The task
Reproduce, exactly, the lines of the material below from the line containing "localparam logic [7:0] IDX_PRD = 8'hD3;" through the line containing "logic [7:0] deadCfg;", with both end lines included and nothing else.

Materials provided
$ cat src/logic/pwm_pkg.sv
`default_nettype none
package pwm_pkg;
    // ----------------------------------------------------------------
    // Register indices (byte address = 4 * index)
    // ----------------------------------------------------------------
    localparam logic [7:0] IDX_CFG = 8'hD1;
    localparam logic [7:0] IDX_CTRL = 8'hD2;
    localparam logic [7:0] IDX_PRD = 8'hD3;
    localparam logic [7:0] IDX_LOW = 8'hD4;
    localparam logic [7:0] IDX_DTY0 = 8'hD5;
    localparam logic [7:0] IDX_DTY1 = 8'hD6;
    localparam logic [7:0] IDX_DTY2 = 8'hD7;
    localparam logic [7:0] IDX_MODEB = 8'hDC;
    localparam logic [7:0] IDX_DEAD = 8'hDD;
    localparam logic [7:0] IDX_CH4 = 8'hDE;
    localparam logic [7:0] IDX_CH5 = 8'hDF;
    localparam logic [7:0] IDX_ISTAT = 8'hE0;
    localparam logic [7:0] IDX_IMASK = 8'hE1;
    // ----------------------------------------------------------------
    // Field positions and reset values
    // ----------------------------------------------------------------
    localparam int EN_BIT = 7;
    localparam int FLAG_BIT = 6;
    localparam int MODE_BIT = 7;
    localparam int CKS_LSB = 6;
    localparam int PRDLO_LSB = 6;
    localparam int PDF_LSB = 4;
    localparam int PDR_LSB = 0;
    localparam logic [7:0] MODEB_MASK = 8'hBF;
    localparam logic [7:0] RST_BYTE = 8'h00;
    localparam logic [23:0] PAD_ZERO = 24'h000000;
    // Prescaler terminal counts for fosc/1, /2, /8, /32
    localparam logic [4:0] LIM_DIV1 = 5'h00;
    localparam logic [4:0] LIM_DIV2 = 5'h01;
    localparam logic [4:0] LIM_DIV8 = 5'h07;
    localparam logic [4:0] LIM_DIV32 = 5'h1F;
    localparam logic [4:0] PRE_ONE = 5'h01;
    localparam logic [9:0] CNT_ONE = 10'h001;
    localparam logic [3:0] DT_ONE = 4'h1;
    // ----------------------------------------------------------------
    // Whole block state
    // ----------------------------------------------------------------
    typedef struct packed {
        logic en;
        logic [1:0] cks;
        logic [5:0] inv;
        logic [7:0] prdHigh;
        logic [7:0] lowBits;
        logic [2:0][7:0] dutyHigh;
        logic [7:0] modeB;
        logic [7:0] deadCfg;
        logic [7:0] ch4Duty;
        logic [7:0] ch5Duty;
        logic [2:0][9:0] actDuty;
        logic [9:0] actPrd;
        logic [4:0] pre;
        logic [9:0] cnt;
        logic [5:0][3:0] dc;
        logic [5:0] o;
        logic [5:0] out;
        logic flag;
        logic mask;
        logic irq;
        logic pready;
        logic pslverr;
        logic [31:0] prdata;
    } state_t;
endpackage : pwm_pkg
`default_nettype wire

$ cat src/logic/complementary_pwm_dead_time.sv
// Functional notes
// - With the mode bit set, outputs pair 0/3, 1/4, 2/5 and each pair uses duty 0, 1 or 2.
// - In complementary mode channel 4/5 duty registers are ignored and channel 3's is the dead-time register.
// - Dead time keeps the two outputs of a pair from ever being active together.
// - Each 10-bit duty is the 8-bit high byte plus 2 shared low bits; active width is that many counts.
// - The shared low register holds period bits in 7-6 and duty 2, 1, 0 low bits in 5-4, 3-2, 1-0.
// - Secondary outputs 3-5 rise after a falling-edge dead time of bits 7-4 in oscillator clocks.
// - Primary outputs 0-2 rise after a rising-edge dead time of bits 3-0 in oscillator clocks.
// - A new duty takes effect only from the next period.
// - A new period takes effect only from the next period.
// - Each output invert bit at 1 inverts that channel's waveform.
// - The counter wraps to zero after reaching the period value, giving period plus one counts.
// - The prescale code selects a count clock of fosc divided by 1, 2, 8 or 32.
// - Every wrap sets the shared overflow flag, which raises the interrupt when enabled.
// - Clearing the module enable stops the unit and zeroes the counter.
//
// Register access over APB was chosen for this implementation.
`default_nettype none
module complementary_pwm_dead_time #(
    parameter int ADDR_W = 12
) (
    input wire logic clk,
    input wire logic rstn,
    input wire logic psel,
    input wire logic penable,
    input wire logic pwrite,
    input wire logic [ADDR_W-1:0] paddr,
    input wire logic [31:0] pwdata,
    output logic pready,
    output logic [31:0] prdata,
    output logic pslverr,
    output logic [5:0] pwmOut,
    output logic irq
);
    pwm_pkg::state_t q_r;
    pwm_pkg::state_t q_nxt;
    logic access;
    logic wrEn;
    logic mapped;
    logic tick;
    logic wrap;
    logic compMode;
    logic [7:0] idx;
    logic [7:0] wbyte;
    logic [7:0] rbyte;
    logic [5:0] raw;
    logic [5:0][3:0] dly;
    logic [2:0][9:0] dutyReg;

    function automatic logic [4:0] preLimit(input logic [1:0] cks);
        case (cks)
            2'h0: preLimit = pwm_pkg::LIM_DIV1;
            2'h1: preLimit = pwm_pkg::LIM_DIV2;
            2'h2: preLimit = pwm_pkg::LIM_DIV8;
            default: preLimit = pwm_pkg::LIM_DIV32;
        endcase
    endfunction : preLimit

    assign pready = q_r.pready;
    assign prdata = q_r.prdata;
    assign pslverr = q_r.pslverr;
    assign pwmOut = q_r.out;
    assign irq = q_r.irq;

    // ----------------------------------------------------------------
    // Register decode and readback
    // ----------------------------------------------------------------
    always_comb
    begin
        idx = paddr[9:2];
        mapped = 1'b1;
        rbyte = pwm_pkg::RST_BYTE;
        case (idx)
            pwm_pkg::IDX_CFG: rbyte = {q_r.cks, q_r.inv};
            pwm_pkg::IDX_CTRL:
            begin
                rbyte[pwm_pkg::EN_BIT] = q_r.en;
                rbyte[pwm_pkg::FLAG_BIT] = q_r.flag;
            end
            pwm_pkg::IDX_PRD: rbyte = q_r.prdHigh;
            pwm_pkg::IDX_LOW: rbyte = q_r.lowBits;
            pwm_pkg::IDX_DTY0: rbyte = q_r.dutyHigh[0];
            pwm_pkg::IDX_DTY1: rbyte = q_r.dutyHigh[1];
            pwm_pkg::IDX_DTY2: rbyte = q_r.dutyHigh[2];
            pwm_pkg::IDX_MODEB: rbyte = q_r.modeB;
            pwm_pkg::IDX_DEAD: rbyte = q_r.deadCfg;
            pwm_pkg::IDX_CH4: rbyte = q_r.ch4Duty;
            pwm_pkg::IDX_CH5: rbyte = q_r.ch5Duty;
            pwm_pkg::IDX_ISTAT: rbyte = {7'h00, q_r.flag};
            pwm_pkg::IDX_IMASK: rbyte = {7'h00, q_r.mask};
            default: mapped = 1'b0;
        endcase
        if (paddr[1:0] != 2'h0 || paddr[ADDR_W-1:10] != '0)
        begin
            mapped = 1'b0;
        end
    end

    // ----------------------------------------------------------------
    // Next state
    // ----------------------------------------------------------------
    always_comb
    begin
        q_nxt = q_r;
        wbyte = pwdata[7:0];
        access = psel && penable;
        // Write lands on the edge where pready is seen high
        wrEn = access && q_r.pready && pwrite && mapped;
        compMode = q_r.modeB[pwm_pkg::MODE_BIT];
        // Reaching or passing the limit ticks, so a smaller prescale
        // written mid-count cannot stall the counter until pre wraps
        tick = q_r.en && (q_r.pre >= preLimit(q_r.cks));
        wrap = tick && (q_r.cnt == q_r.actPrd);
        for (int i = 0; i < 3; i++)
        begin
            dutyReg[i] = {q_r.dutyHigh[i], q_r.lowBits[2*i +: 2]};
            raw[i] = q_r.en && (q_r.cnt < q_r.actDuty[i]);
            // Secondary is the primary's complement; channel 4/5 duty
            // storage plays no part here
            raw[i+3] = compMode && q_r.en && !raw[i];
            dly[i] = q_r.deadCfg[pwm_pkg::PDR_LSB +: 4];
            dly[i+3] = q_r.deadCfg[pwm_pkg::PDF_LSB +: 4];
        end

        // One-wait-state slave: one extra access cycle to register data
        q_nxt.pready = access && !q_r.pready;
        if (access && !q_r.pready)
        begin
            q_nxt.pslverr = !mapped;
            q_nxt.prdata = pwrite ? 32'h00000000 : {pwm_pkg::PAD_ZERO, rbyte};
        end
        else
        begin
            q_nxt.pslverr = 1'b0;
        end

        if (wrEn)
        begin
            case (idx)
                pwm_pkg::IDX_CFG:
                begin
                    q_nxt.cks = wbyte[pwm_pkg::CKS_LSB +: 2];
                    q_nxt.inv = wbyte[5:0];
                end
                pwm_pkg::IDX_CTRL: q_nxt.en = wbyte[pwm_pkg::EN_BIT];
                pwm_pkg::IDX_PRD: q_nxt.prdHigh = wbyte;
                pwm_pkg::IDX_LOW: q_nxt.lowBits = wbyte;
                pwm_pkg::IDX_DTY0: q_nxt.dutyHigh[0] = wbyte;
                pwm_pkg::IDX_DTY1: q_nxt.dutyHigh[1] = wbyte;
                pwm_pkg::IDX_DTY2: q_nxt.dutyHigh[2] = wbyte;
                pwm_pkg::IDX_MODEB: q_nxt.modeB = wbyte & pwm_pkg::MODEB_MASK;
                pwm_pkg::IDX_DEAD: q_nxt.deadCfg = wbyte;
                pwm_pkg::IDX_CH4: q_nxt.ch4Duty = wbyte;
                pwm_pkg::IDX_CH5: q_nxt.ch5Duty = wbyte;
                pwm_pkg::IDX_IMASK: q_nxt.mask = wbyte[0];
                default: q_nxt.mask = q_r.mask;
            endcase
        end

        // Counter, prescaler and period-boundary reload
        if (!q_r.en)
        begin
            q_nxt.pre = '0;
            q_nxt.cnt = '0;
        end
        else if (tick)
        begin
            q_nxt.pre = '0;
            q_nxt.cnt = wrap ? '0 : q_r.cnt + pwm_pkg::CNT_ONE;
        end
        else
        begin
            q_nxt.pre = q_r.pre + pwm_pkg::PRE_ONE;
        end
        // Shadows follow software while stopped, so a start uses fresh values
        if (!q_r.en || wrap)
        begin
            q_nxt.actDuty = dutyReg;
            q_nxt.actPrd = {q_r.prdHigh, q_r.lowBits[pwm_pkg::PRDLO_LSB +: 2]};
        end

        // Set beats a same-cycle write-one-to-clear
        if (wrap)
        begin
            q_nxt.flag = 1'b1;
        end
        else if (wrEn && idx == pwm_pkg::IDX_ISTAT && wbyte[0])
        begin
            q_nxt.flag = 1'b0;
        end
        q_nxt.irq = q_r.flag && q_r.mask;

        // Dead time: only rising edges are delayed, falls are immediate,
        // so complementary raw levels can never overlap at the output
        for (int i = 0; i < 6; i++)
        begin
            q_nxt.o[i] = raw[i] && (q_r.dc[i] >= dly[i]);
            if (!raw[i])
            begin
                q_nxt.dc[i] = '0;
            end
            else if (q_r.dc[i] < dly[i])
            begin
                q_nxt.dc[i] = q_r.dc[i] + pwm_pkg::DT_ONE;
            end
        end
        q_nxt.out = q_r.o ^ q_r.inv;
    end

    always_ff @(posedge clk or negedge rstn)
    begin
        if (!rstn)
        begin
            q_r <= '0;
        end
        else
        begin
            q_r <= q_nxt;
        end
    end
endmodule : complementary_pwm_dead_time
`default_nettype wire

$ cat config.mk
export PLATFORM = sky130hd
export DESIGN_NAME = complementary_pwm_dead_time
export DESIGN_NICKNAME = d
export VERILOG_FILES = /design/src/logic/pwm_pkg.sv /design/src/logic/complementary_pwm_dead_time.sv
export SDC_FILE = /design/constraint.sdc
export NUM_CORES = 1
export LEC_CHECK = 0
export BUFFER_PORTS_ARGS = -buffer_cell sky130_fd_sc_hd__buf_4
export CAP_MARGIN = 20
export CORE_MARGIN = 3
export CORE_UTILIZATION = 50
export DETAILED_ROUTE_END_ITERATION = 16
export PLACE_DENSITY = 0.79
export SETUP_SLACK_MARGIN = 0.1
export SLEW_MARGIN = 20
export SYNTH_ARGS = -nofsm -noshare
export SYNTH_HDL_FRONTEND = slang
export SYNTH_SLANG_ARGS = --single-unit
$ cat constraint.sdc
create_clock -name clk -period 3.22 [get_ports clk]
set_input_delay 0.161 -clock clk [delete_from_list [all_inputs] [get_ports clk]]
set_output_delay 0.161 -clock clk [all_outputs]
set_load 0.01 [all_outputs]
==> summary.txt <==
CTS
  • Clock Pin Slew Worst Setup and Hold Paths: roughly 0.07 ns
  • Clk root buf: clkbuf_16
  • Total CTS buffers: 17
  • CTS Buffer Depth: 2
  • Post-CTS setup buffers: 0
  • Sink Count: 184
  • CTS tree: built
  • Htree depth: 4
  • Clock latency on the worst-skew pair: between 0.4 and 0.5 ns

Cells and area
  • Final-layout fill cell count: 1,613
  • Synth-to-Final Area Change: 10.20%
  • Inserted Diodes: 0
  • Layout cells sized above 1: 25.74%
  • Nets: 1,013
  • Non-filler cells, final: around 1,200

Critical path
  • Crit-path cells: or2_2, ha_1, nor2b_1, o21ai_0, a31oi_1, o21ai_4, buf_4, mux2_2
  • Critical Path Start Type: register
  • Buf/Inv on CP: 1
  • Max Fanout on Critical Path: 26
  • CP top delay family: compound AO/OA/AOI/OAI gates
  • Required @ worst endpoint: between 3 and 4 ns
  • WP depth: 8
  • Worst EP arrival: 2.89 ns
  • CP max stage delay: 0.51 ns
  • Critical path type: register to register
  • Critical path's slowest cell: a31oi_1
  • Crit. End Element: register
  • Cells on worst reg2reg path: 8

Floorplan
  • Ports: 90
  • FP Rows: approximately 50
  • Initial core utilization: between 50% and 60%
  • Die X: roughly 150 um
  • Core area: 19,650 um^2
  • Die Ht: 147.9 um
  • Die area: 21,880 um^2

Logic synthesis
  • Seq/Total Area, Yosys: a little under half
  • Top_reg_cell synth: dfrtp_1
  • Yosys warns: 0
  • Yosys cell types: 67
  • Number of synthesized flops with an enable pin: 0
  • Post-synth ARST share: 100.0%
  • Syn Std Cell Area: 10,070 um^2
  • Flops & latches, synth: 184
  • Mapped Cells: 874
  • Avg Inst Size Synth: 11.52 um^2

Placed design
  • Hpwl dp: ~17,000 um
  • Final GP Congestion: 0.8878
  • Port buffer count: 41
  • Cell count after placement: 1,143

Timing
  • Setup TNS Final: 0 ns
  • Final hold viol count: 0
  • Max frequency: 388.5 MHz
  • Worst clock skew: 0.008583 ns
  • Final setup fails: 0
  • Crit path time final: about 2.6 ns
  • Final slew viol count: 0
  • Slew of the pin with the lowest slew margin: about 0.77 ns
  • Rel. slew slack: 48.38%
  • Final period utilization: 79.94%
  • RSZ-0062 raised after global routing: no

Global route
  • Vias in the first global route: 6,939
  • Initial antenna violation count: 0
  • Gr usage total: ~22%
  • First-pass GRT wire length: 37,870 um
  • Remaining global-route overflow: 0
  • Largest net degree at the start of global routing: 95

Drt
  • 1st-pass router iterations: 7
  • Drc violations: 0
  • DR WL/cell: 19.94 um
  • Vias per cell: approximately 6
  • Number of nets with antenna violations after routing: 0
  • DR iter-0 viols: 525
  • DRT Wirelength: 23,490 um
  • Via count: ~7,000

Worst hold path
  • WHS Path Cells: 2
  • Hold Path Class: input port to register

Run status
  • Status: finished, final reports clean

Pwr
  • Peak VDD IR: 0.0003996 V
  • Leakage: approximately 5.3 nW
  • Power Density: 417.9 nW/um^2

Run
  • Max-capacitance violation count: 0
[what timing repair did]
item	in CTS	in global routing
endpoints found under the hold margin	92	0
resized for setup	0	0
hold buffers	3	0
[where the power goes]
group	switching, mW	internal [mW]
Sequential	0.000607	2.31
Clock	0.926	1.22
Combinational	0.130	0.0458
[metal layers]
metal	vias to the layer above	routed length, um	GRT usage [%]
li1	3205	-	-
met1	3520	10360	30.62
met2	267	10940	34.46
met3	56	1369	4.016
met4	0	818	8.637
met5	-	0	0
[cell type report]
class | count | area (um^2) | share of cell area [%]
Clock inverter | 15 | 173.9 | 1.567
Timing Repair Buffer | 55 | 439.2 | 3.958
Tap cell | 265 | 331.6 | 2.988
Sequential cell | 184 | 4604 | 41.50
Clock buffer | 17 | 425.4 | 3.834
Inverter | 52 | 195.2 | 1.759
Multi-Input combinational cell | 590 | 4926 | 44.40
[per-stage QoR]
| stage | util, % | setup slack [ns] | hold WS [ns] | cell area (um^2) | power [mW] |
|---|---|---|---|---|---|
| 3_5_place_dp | 53.25 | 0.5186 | 0.2873 | 10470 | 2.528 |
| 4_1_cts | 56.46 | 0.6531 | 0.03958 | 11100 | 4.653 |
| 2_1_floorplan | - | 0.7677 | -0.1346 | 10150 | 2.453 |
| 5_1_grt | 56.46 | 0.4837 | 0.05815 | 11100 | 4.770 |
| 6_report | 56.46 | 0.6458 | 0.05495 | 11100 | 4.637 |
| 3_3_place_gp | 53.25 | 0.5488 | 0.2879 | 10470 | 2.528 |
[synth_stat cells (10+ instances only)]
master / n / area share [%]
dfrtp_1: 184 / 46
o21ai_0: 41 / 2.0
buf_4: 41 / 3.1
nand3_1: 33 / 1.6
nor2_1: 24 / 0.89
a21oi_1: 15 / 0.75
nand4_1: 12 / 0.75
clkbuf_1: 10 / 0.37
nand2_1: 32 / 1.2
o21a_1: 17 / 1.3
nor2b_1: 10 / 0.62
inv_1: 52 / 1.9
mux2_2: 130 / 15
buf_2: 10 / 0.50
a221oi_1: 17 / 1.5
xor2_1: 24 / 2.1
ha_1: 64 / 8.0
[final timing paths]
| check | from | end | slack, ns |
|---|---|---|---|
| min reg2reg | q_r[45]$_DFF_PN0_ | pwmOut[2]$_DFF_PN0_ | 0.44 |
| min in group asynchronous | rstn | q_r[200]$_DFFE_PN0P_ | 0.37 |
| max | q_r[207]$_DFFE_PN0P_ | q_r[98]$_DFFE_PN0P_ | 0.65 |
| min | pwdata[1] | dutyReg[3]$_DFFE_PN0P_ | 0.05 |
| max in group asynchronous | rstn | dutyReg[27]$_DFFE_PN0P_ | 2.02 |
| max reg2reg | q_r[207]$_DFFE_PN0P_ | q_r[98]$_DFFE_PN0P_ | 0.65 |
[cells in the final DEF, fill, tap and decap left out, types with 5 or more instances in the layout]
| cell type | count |
|---|---|
| dfrtp_1 | 184 |
| mux2_2 | 130 |
| ha_1 | 64 |
| inv_1 | 52 |
| buf_4 | 50 |
| o21ai_0 | 40 |
| nand3_1 | 33 |
| nand2_1 | 32 |
| xor2_1 | 24 |
| nor2_1 | 24 |
| conb_1 | 24 |
| o21a_1 | 17 |
| a221oi_1 | 17 |
| clkbuf_16 | 17 |
| a21oi_1 | 15 |
| nand4_1 | 12 |
| nor2b_1 | 10 |
| a211oi_1 | 9 |
| a21o_1 | 8 |
| or3_1 | 8 |
| mux2i_1 | 8 |
| o31ai_1 | 8 |
| mux4_2 | 7 |
| and3_1 | 6 |
| and4_1 | 6 |
| nor3_1 | 6 |
| or4_1 | 6 |
| and2_1 | 5 |
| clkinv_2 | 5 |
[logic make-up (layout without fill, tap and decap cells)]
group / after synthesis / in the layout / synth area share (%)
AOI/OAI and AO/OA: 154 / 154 / 10.72
xor gates and xnor gates: 27 / 27 / 2.349
DFF: 184 / 184 / 45.73
muxes: 145 / 145 / 16.90
buffers and inverters: 123 / 139 / 6.313
other: 1 / 24 / 0.03725
and+or+nand+nor: 176 / 176 / 9.991
adders and majority gates: 64 / 64 / 7.953
[registers in the layout, indices dropped and copies added, names as in the netlist]
name and flops:
prdata 8, pwmOut 6, dly 8, q_r 128
irq 1, pready 1, compMode 1, dutyReg 30
pslverr 1
No activity file was read; power rests on OpenSTA's default activity.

Solution
    localparam logic [7:0] IDX_PRD = 8'hD3;
    localparam logic [7:0] IDX_LOW = 8'hD4;
    localparam logic [7:0] IDX_DTY0 = 8'hD5;
    localparam logic [7:0] IDX_DTY1 = 8'hD6;
    localparam logic [7:0] IDX_DTY2 = 8'hD7;
    localparam logic [7:0] IDX_MODEB = 8'hDC;
    localparam logic [7:0] IDX_DEAD = 8'hDD;
    localparam logic [7:0] IDX_CH4 = 8'hDE;
    localparam logic [7:0] IDX_CH5 = 8'hDF;
    localparam logic [7:0] IDX_ISTAT = 8'hE0;
    localparam logic [7:0] IDX_IMASK = 8'hE1;
    // ----------------------------------------------------------------
    // Field positions and reset values
    // ----------------------------------------------------------------
    localparam int EN_BIT = 7;
    localparam int FLAG_BIT = 6;
    localparam int MODE_BIT = 7;
    localparam int CKS_LSB = 6;
    localparam int PRDLO_LSB = 6;
    localparam int PDF_LSB = 4;
    localparam int PDR_LSB = 0;
    localparam logic [7:0] MODEB_MASK = 8'hBF;
    localparam logic [7:0] RST_BYTE = 8'h00;
    localparam logic [23:0] PAD_ZERO = 24'h000000;
    // Prescaler terminal counts for fosc/1, /2, /8, /32
    localparam logic [4:0] LIM_DIV1 = 5'h00;
    localparam logic [4:0] LIM_DIV2 = 5'h01;
    localparam logic [4:0] LIM_DIV8 = 5'h07;
    localparam logic [4:0] LIM_DIV32 = 5'h1F;
    localparam logic [4:0] PRE_ONE = 5'h01;
    localparam logic [9:0] CNT_ONE = 10'h001;
    localparam logic [3:0] DT_ONE = 4'h1;
    // ----------------------------------------------------------------
    // Whole block state
    // ----------------------------------------------------------------
    typedef struct packed {
        logic en;
        logic [1:0] cks;
        logic [5:0] inv;
        logic [7:0] prdHigh;
        logic [7:0] lowBits;
        logic [2:0][7:0] dutyHigh;
        logic [7:0] modeB;
        logic [7:0] deadCfg;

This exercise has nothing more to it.